--- Material for the task Enclosed Below ---

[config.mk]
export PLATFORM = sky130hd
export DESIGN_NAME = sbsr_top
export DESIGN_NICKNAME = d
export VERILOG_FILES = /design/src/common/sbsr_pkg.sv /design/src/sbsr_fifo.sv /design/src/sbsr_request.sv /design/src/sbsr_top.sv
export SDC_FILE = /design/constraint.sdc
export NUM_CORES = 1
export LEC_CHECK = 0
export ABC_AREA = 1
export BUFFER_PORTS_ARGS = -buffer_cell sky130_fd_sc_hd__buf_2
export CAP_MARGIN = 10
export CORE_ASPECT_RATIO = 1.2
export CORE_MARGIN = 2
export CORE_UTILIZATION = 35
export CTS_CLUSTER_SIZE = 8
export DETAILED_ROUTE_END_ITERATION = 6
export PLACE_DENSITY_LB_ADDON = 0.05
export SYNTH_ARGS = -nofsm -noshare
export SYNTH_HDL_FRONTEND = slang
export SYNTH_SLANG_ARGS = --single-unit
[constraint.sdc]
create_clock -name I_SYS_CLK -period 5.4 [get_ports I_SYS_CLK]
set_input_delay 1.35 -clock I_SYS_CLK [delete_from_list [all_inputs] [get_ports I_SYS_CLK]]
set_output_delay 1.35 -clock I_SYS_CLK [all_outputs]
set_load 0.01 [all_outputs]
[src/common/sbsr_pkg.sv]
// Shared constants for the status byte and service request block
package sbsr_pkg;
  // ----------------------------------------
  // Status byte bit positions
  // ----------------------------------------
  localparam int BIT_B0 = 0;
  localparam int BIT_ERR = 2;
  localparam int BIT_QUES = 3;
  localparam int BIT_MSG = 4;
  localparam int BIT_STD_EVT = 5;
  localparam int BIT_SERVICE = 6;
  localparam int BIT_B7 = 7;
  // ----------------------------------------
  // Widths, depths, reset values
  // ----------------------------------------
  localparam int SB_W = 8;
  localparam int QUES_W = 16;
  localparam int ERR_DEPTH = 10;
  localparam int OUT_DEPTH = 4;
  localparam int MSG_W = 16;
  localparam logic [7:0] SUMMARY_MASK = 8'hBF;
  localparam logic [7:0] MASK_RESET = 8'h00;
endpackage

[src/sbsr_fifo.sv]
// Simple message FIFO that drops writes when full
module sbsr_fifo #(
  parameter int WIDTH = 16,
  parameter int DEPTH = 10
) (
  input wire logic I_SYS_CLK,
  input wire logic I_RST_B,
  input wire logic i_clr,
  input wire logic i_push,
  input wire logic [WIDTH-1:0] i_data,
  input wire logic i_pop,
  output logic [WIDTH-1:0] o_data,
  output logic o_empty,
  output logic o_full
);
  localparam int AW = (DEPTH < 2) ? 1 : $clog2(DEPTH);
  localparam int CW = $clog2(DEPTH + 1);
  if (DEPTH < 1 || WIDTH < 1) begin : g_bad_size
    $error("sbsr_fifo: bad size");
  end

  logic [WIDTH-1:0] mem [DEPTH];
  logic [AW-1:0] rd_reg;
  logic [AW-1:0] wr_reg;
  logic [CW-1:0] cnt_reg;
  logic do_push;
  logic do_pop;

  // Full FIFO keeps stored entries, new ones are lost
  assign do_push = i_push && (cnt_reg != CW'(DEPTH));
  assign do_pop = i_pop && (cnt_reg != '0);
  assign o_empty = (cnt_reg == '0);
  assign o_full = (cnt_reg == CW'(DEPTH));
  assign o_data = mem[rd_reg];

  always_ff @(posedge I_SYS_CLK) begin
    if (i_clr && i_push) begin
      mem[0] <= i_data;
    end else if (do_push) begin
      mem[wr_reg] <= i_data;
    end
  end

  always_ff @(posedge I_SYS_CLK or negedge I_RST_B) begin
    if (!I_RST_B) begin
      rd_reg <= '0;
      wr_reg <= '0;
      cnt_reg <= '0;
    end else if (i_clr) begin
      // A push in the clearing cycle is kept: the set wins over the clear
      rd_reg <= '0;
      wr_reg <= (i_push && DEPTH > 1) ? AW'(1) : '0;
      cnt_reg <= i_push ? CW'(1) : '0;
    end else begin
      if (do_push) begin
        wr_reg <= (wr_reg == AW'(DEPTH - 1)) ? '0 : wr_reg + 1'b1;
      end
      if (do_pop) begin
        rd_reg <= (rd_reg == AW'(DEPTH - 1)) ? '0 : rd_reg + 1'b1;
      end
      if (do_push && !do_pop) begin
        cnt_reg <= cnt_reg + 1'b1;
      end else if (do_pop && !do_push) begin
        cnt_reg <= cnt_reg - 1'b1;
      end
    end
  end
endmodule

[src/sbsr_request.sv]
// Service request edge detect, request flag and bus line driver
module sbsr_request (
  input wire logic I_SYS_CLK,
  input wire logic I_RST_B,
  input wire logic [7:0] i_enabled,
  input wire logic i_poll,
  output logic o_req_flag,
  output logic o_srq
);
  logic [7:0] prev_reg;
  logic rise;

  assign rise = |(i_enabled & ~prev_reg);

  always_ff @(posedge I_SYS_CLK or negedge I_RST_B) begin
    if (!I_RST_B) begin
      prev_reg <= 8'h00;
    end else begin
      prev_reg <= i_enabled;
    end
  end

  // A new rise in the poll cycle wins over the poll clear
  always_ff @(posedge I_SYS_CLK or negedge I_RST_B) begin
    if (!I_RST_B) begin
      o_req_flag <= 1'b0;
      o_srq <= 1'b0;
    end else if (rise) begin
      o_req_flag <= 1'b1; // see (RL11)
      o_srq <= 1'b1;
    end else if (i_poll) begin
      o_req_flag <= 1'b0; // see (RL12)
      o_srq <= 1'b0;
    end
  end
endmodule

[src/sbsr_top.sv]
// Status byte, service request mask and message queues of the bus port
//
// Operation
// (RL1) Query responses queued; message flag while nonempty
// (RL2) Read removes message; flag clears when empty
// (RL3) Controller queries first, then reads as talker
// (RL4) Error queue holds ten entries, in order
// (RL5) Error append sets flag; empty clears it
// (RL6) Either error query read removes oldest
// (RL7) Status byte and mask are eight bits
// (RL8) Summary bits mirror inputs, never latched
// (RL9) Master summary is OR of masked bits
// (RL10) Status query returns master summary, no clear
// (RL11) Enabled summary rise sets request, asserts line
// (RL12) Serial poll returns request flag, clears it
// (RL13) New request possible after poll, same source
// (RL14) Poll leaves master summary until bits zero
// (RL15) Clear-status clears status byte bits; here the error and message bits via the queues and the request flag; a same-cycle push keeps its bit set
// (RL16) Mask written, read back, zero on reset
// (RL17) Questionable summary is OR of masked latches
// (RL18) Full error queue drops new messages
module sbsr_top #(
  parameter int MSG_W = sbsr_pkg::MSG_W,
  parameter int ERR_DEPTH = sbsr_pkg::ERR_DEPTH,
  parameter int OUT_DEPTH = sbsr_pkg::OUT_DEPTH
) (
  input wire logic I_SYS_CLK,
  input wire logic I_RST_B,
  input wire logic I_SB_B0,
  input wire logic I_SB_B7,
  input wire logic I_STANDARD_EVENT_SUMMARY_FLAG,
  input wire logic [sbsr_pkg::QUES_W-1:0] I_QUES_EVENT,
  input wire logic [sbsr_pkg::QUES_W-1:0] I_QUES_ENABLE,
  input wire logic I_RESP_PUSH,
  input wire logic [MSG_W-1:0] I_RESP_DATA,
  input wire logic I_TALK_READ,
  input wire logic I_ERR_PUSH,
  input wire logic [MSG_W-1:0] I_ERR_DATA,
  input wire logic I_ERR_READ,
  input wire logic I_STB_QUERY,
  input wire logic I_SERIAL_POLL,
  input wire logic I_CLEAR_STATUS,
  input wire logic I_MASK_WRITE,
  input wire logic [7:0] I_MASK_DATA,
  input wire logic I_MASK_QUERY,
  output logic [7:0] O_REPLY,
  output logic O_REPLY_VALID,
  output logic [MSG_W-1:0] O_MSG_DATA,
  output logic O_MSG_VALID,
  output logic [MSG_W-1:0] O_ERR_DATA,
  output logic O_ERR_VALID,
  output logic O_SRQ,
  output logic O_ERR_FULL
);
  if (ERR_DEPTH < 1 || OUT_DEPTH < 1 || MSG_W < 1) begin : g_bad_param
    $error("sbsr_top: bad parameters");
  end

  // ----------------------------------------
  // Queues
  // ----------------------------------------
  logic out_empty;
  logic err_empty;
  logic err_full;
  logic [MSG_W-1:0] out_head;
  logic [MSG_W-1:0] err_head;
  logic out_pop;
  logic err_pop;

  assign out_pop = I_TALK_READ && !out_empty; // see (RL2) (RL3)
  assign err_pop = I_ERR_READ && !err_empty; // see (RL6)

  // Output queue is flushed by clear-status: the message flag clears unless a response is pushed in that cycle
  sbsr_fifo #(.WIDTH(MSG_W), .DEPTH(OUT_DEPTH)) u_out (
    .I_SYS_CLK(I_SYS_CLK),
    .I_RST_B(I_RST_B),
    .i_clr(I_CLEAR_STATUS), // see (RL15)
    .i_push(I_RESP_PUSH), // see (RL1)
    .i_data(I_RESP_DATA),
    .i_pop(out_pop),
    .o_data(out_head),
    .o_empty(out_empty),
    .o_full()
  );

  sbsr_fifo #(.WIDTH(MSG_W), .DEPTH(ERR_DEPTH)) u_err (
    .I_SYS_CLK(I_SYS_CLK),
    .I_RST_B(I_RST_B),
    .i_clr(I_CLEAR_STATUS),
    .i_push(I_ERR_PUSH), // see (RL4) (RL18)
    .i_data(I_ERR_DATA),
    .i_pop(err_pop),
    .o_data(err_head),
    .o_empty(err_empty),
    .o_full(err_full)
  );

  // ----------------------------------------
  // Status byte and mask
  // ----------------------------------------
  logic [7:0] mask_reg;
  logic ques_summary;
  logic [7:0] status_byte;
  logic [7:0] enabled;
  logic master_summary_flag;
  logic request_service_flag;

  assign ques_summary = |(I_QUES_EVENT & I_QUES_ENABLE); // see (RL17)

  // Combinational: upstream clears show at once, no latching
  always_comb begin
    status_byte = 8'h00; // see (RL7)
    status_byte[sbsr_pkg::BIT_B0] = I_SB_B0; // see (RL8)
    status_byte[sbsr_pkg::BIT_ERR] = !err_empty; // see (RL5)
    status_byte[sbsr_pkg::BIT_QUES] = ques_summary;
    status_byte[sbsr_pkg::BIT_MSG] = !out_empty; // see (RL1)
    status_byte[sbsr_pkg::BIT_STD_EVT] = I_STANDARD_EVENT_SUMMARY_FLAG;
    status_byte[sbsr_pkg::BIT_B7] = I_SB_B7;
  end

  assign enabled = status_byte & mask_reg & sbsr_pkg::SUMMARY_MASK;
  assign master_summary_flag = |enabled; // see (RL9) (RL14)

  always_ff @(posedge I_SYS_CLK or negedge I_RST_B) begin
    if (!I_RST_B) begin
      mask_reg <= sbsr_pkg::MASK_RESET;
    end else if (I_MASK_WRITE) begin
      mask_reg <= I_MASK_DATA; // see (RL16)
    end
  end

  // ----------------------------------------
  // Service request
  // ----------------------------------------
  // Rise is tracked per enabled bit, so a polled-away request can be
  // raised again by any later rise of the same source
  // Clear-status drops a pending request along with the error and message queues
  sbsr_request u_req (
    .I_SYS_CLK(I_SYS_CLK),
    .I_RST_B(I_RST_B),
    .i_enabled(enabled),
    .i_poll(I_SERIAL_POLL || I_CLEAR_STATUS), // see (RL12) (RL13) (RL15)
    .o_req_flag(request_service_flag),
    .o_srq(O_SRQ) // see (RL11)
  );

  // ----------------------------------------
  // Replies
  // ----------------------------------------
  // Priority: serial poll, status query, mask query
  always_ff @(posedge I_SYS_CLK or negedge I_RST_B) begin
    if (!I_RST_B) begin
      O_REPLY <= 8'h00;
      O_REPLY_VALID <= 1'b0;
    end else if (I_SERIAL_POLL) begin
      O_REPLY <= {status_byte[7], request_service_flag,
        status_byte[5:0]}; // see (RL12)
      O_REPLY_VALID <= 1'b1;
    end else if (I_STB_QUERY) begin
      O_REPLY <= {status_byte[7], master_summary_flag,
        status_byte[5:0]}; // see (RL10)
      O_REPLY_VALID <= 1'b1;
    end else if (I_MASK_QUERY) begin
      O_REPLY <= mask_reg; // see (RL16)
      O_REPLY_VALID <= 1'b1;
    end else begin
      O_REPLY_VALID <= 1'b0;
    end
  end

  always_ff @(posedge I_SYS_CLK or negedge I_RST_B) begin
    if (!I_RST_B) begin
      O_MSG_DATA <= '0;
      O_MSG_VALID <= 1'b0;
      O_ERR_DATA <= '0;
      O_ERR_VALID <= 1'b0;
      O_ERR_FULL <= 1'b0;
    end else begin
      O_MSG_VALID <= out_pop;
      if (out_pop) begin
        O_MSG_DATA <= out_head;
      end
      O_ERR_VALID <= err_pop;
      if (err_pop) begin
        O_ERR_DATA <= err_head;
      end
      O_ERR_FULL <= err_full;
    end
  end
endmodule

--- End of Enclosed Material for the task ---

▸ **Aim of the exercise**: Where the word "assign" occurs in a line of the records, copy that line.

▸ **Exercise solution**:
  assign do_push = i_push && (cnt_reg != CW'(DEPTH));
  assign do_pop = i_pop && (cnt_reg != '0);
  assign o_empty = (cnt_reg == '0);
  assign o_full = (cnt_reg == CW'(DEPTH));
  assign o_data = mem[rd_reg];
  assign rise = |(i_enabled & ~prev_reg);
  assign out_pop = I_TALK_READ && !out_empty; // see (RL2) (RL3)
  assign err_pop = I_ERR_READ && !err_empty; // see (RL6)
  assign ques_summary = |(I_QUES_EVENT & I_QUES_ENABLE); // see (RL17)
  assign enabled = status_byte & mask_reg & sbsr_pkg::SUMMARY_MASK;
  assign master_summary_flag = |enabled; // see (RL9) (RL14)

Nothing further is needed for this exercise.